▼

Context: an optimization exercise on an open-source flow, tuned for small area and a short achievable clock period. The choices shown serve that exercise and are no tape-out recipe. Only simulation tests tie the RTL to the original design; equivalence was not proved. Power and IR drop assume default switching activity.

== run A ==
Design dds_gain_decimator, start of the top module:
module dds_gain_decimator (
  input  logic        clock,
  input  logic        reset,
  input  logic        io_en,
  input  logic [31:0] io_in_value,
  input  logic [15:0] io_gain,
  input  logic [7:0]  io_decim,
  output logic        io_out_valid,
  output logic [31:0] io_out_bits,
  input  logic        io_out_ready,
  output logic [3:0]  io_level,
  output logic [15:0] io_overflow_cnt
);
  logic [31:0] a_q;
  logic [7:0]  bn, bo, bt;
  logic        amin_q, gmin_q;
  logic        v1;
  always_ff @(posedge clock) begin
    a_q <= io_in_value;
    for (int j = 0; j < 8; j++) begin
      bn[j] <= io_gain[2*j+1];
      bo[j] <= io_gain[2*j] ^ ((j == 0) ? 1'b0 : io_gain[2*j-1]);
      bt[j] <= io_gain[2*j+1] ? (!io_gain[2*j] && ((j == 0) ? 1'b1 : !io_gain[2*j-1]))
                              : ( io_gain[2*j] && ((j == 0) ? 1'b0 :  io_gain[2*j-1]));
    end
    amin_q <= (io_in_value == 32'h8000_0000);
    gmin_q <= (io_gain == 16'h8000);
  end
  always_ff @(posedge clock or negedge reset) begin
    if (!reset) v1 <= 1'b0;
    else        v1 <= io_en;
  end
  logic [31:0] a;
  assign a = {a_q[31:1], a_q[0] | (amin_q && gmin_q)};
  wire pp0_0 = ((bo[0] & a[0]) | (bt[0] & 1'b0)) ^ bn[0];
  wire pp0_1 = ((bo[0] & a[1]) | (bt[0] & a[0])) ^ bn[0];
  wire pp0_2 = ((bo[0] & a[2]) | (bt[0] & a[1])) ^ bn[0];
  wire pp0_3 = ((bo[0] & a[3]) | (bt[0] & a[2])) ^ bn[0];
  wire pp0_4 = ((bo[0] & a[4]) | (bt[0] & a[3])) ^ bn[0];
  wire pp0_5 = ((bo[0] & a[5]) | (bt[0] & a[4])) ^ bn[0];
  wire pp0_6 = ((bo[0] & a[6]) | (bt[0] & a[5])) ^ bn[0];
  wire pp0_7 = ((bo[0] & a[7]) | (bt[0] & a[6])) ^ bn[0];
  wire pp0_8 = ((bo[0] & a[8]) | (bt[0] & a[7])) ^ bn[0];
  wire pp0_9 = ((bo[0] & a[9]) | (bt[0] & a[8])) ^ bn[0];
  wire pp0_10 = ((bo[0] & a[10]) | (bt[0] & a[9])) ^ bn[0];
  ...
Size in the first run: roughly 110 I/O pins.
clock: 8.0 ns
lec_check: 0
cap_margin: 20
core_margin: 2
core_utilization: 65
cts_cluster_diameter: 100
cts_cluster_size: 30
setup_slack_margin: 5.0
slew_margin: 20
run.sh (not shown) runs the stock make flow with config.mk's settings and CLKGATE_MAP_FILE= SYNTH_SCRIPT=/design/flow/synth_recipe.tcl, a recipe that flattens the netlist after the stock synthesis.
The inputs of run B differ from those of run A as listed below.
--- a/flow/design.v
+++ b/flow/design.v
@@ -1160,61 +1160,63 @@
   assign cc[44] = sg5_35;
   assign cc[45] = sg5_36;
   assign cc[46] = sg5_37;
   logic [31:0] dec, dec_p, dec_c;
   assign dec_p = cp[46:15];
   assign dec_c = cc[46:15];
   assign dec   = dec_p ^ dec_c;
   logic [31:0] h_q;
   logic [31:0] mem [7];
+  logic [6:0]  rd, wr;
   logic [3:0]  level;
   logic        valid, empty, le1, full;
   logic [31:0] m_rd;
-  logic [6:0] rsel;
-  always_comb
-    for (int i = 0; i < 7; i++) rsel[i] = (level == 4'(i + 2));
-  assign m_rd = (mem[0] & {32{rsel[0]}}) | (mem[1] & {32{rsel[1]}}) |
-                (mem[2] & {32{rsel[2]}}) | (mem[3] & {32{rsel[3]}}) |
-                (mem[4] & {32{rsel[4]}}) | (mem[5] & {32{rsel[5]}}) |
-                (mem[6] & {32{rsel[6]}});
+  assign m_rd = (mem[0] & {32{rd[0]}}) | (mem[1] & {32{rd[1]}}) |
+                (mem[2] & {32{rd[2]}}) | (mem[3] & {32{rd[3]}}) |
+                (mem[4] & {32{rd[4]}}) | (mem[5] & {32{rd[5]}}) |
+                (mem[6] & {32{rd[6]}});
   assign empty = !valid;
   logic ready;
   assign ready = io_out_ready;
   logic [3:0] lvl_r, lvl_n, level_nx;
   assign lvl_r = level + {3'd0, dec_valid} - {3'd0, !empty};
   assign lvl_n = level + {3'd0, dec_valid && !full};
   assign level_nx = ready ? lvl_r : lvl_n;
-  logic m_push;
+  logic m_push, m_pop, m_we;
   assign m_push = dec_valid && (ready ? !le1 : (!empty && !full));
+  assign m_pop  = ready && !le1;
+  assign m_we   = ready || !full;
   logic [31:0] h_nx;
   always_comb begin
     for (int i = 0; i < 32; i++) begin
       logic x1, x0;
       x1 = dec_c[i] ? (le1   ? !dec_p[i] : m_rd[i]) : (le1   ? dec_p[i] : m_rd[i]);
       x0 = dec_c[i] ? (empty ? !dec_p[i] : h_q[i])  : (empty ? dec_p[i] : h_q[i]);
       h_nx[i] = ready ? x1 : x0;
     end
   end
   always_ff @(posedge clock) begin
-    if (m_push) begin
-      mem[0] <= dec;
-      for (int i = 1; i < 7; i++) mem[i] <= mem[i-1];
-    end
+    for (int i = 0; i < 7; i++)
+      if (m_we && wr[i]) mem[i] <= dec;
     h_q <= h_nx;
   end
   always_ff @(posedge clock or negedge reset) begin
     if (!reset) begin
+      rd    <= 7'd1;
+      wr    <= 7'd1;
       level <= '0;
       valid <= 1'b0;
       le1   <= 1'b1;
       full  <= 1'b0;
       io_overflow_cnt <= '0;
     end else begin
+      if (m_push) wr <= {wr[5:0], wr[6]};
+      if (m_pop)  rd <= {rd[5:0], rd[6]};
       level <= level_nx;
       valid <= (level_nx != 4'd0);
       le1   <= (level_nx <= 4'd1);
       full  <= (level_nx == 4'd8);
       if (dec_valid && full && !ready && io_overflow_cnt != 16'hFFFF)
         io_overflow_cnt <= io_overflow_cnt + 16'd1;
     end
   end
   assign io_out_valid = valid;
## What came out
- From run A to run B the numbers moved as follows: final critical path time including I/O delays and setup went down by 0.074 ns; clock transition time at the flip-flop clock pins of the worst setup and hold paths was more or less identical.
- Max area of the die across run B and run A: run B
- Of run B and run A, the higher area of the multi-input gates belongs to run B.
- Compared with run A, run B shows horizontal die dimension that has gone up slightly.
- Comparing run B and run A, the higher part of the total power dissipated in the clock network is on run A.
- Looking at clock-buffer cell count across run B and run A, the one that comes out lower is run A.
- NOTE: combinational-cell power consumption in run B exceeds that of run A
- Run B vs run A, post-layout instance area went up by about 1.8%.

[static timing again, ports no longer ideal]
No port has a modelled driver above. Below, the same layouts with a new extraction and two added sets of constraints.
Step 1 sets driving cells, clkbuf_16 on the clock port and buf_2 on the other inputs (assumed; they add their load-dependent delay and slew).
Step 2 times the ports against the registers' clock, not the clock port: input delays grow and output delays shrink by t, the midpoint of the rising clock arrivals with the driver on.
Three values: ideal, step 1, step 2; two values: the first two.
run	shift t [ns]	setup WS [ns]	worst setup path after step 2	pins driven straight from the clock port
run A	0.605	4.959 / 4.974 / 4.380	input to register	1
run B	0.618	5.033 / 5.004 / 4.536	input to register	1
After both steps setup and hold are still met in every run listed. The setup slack of run A, which loses most, moves by +0.015 ns with the drivers and by -0.579 ns with both steps.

▲

*What this task involves*:
Return all lines in the entries above that carry the word "ideal".

*Output for this task*:
[static timing again, ports no longer ideal]
Three values: ideal, step 1, step 2; two values: the first two.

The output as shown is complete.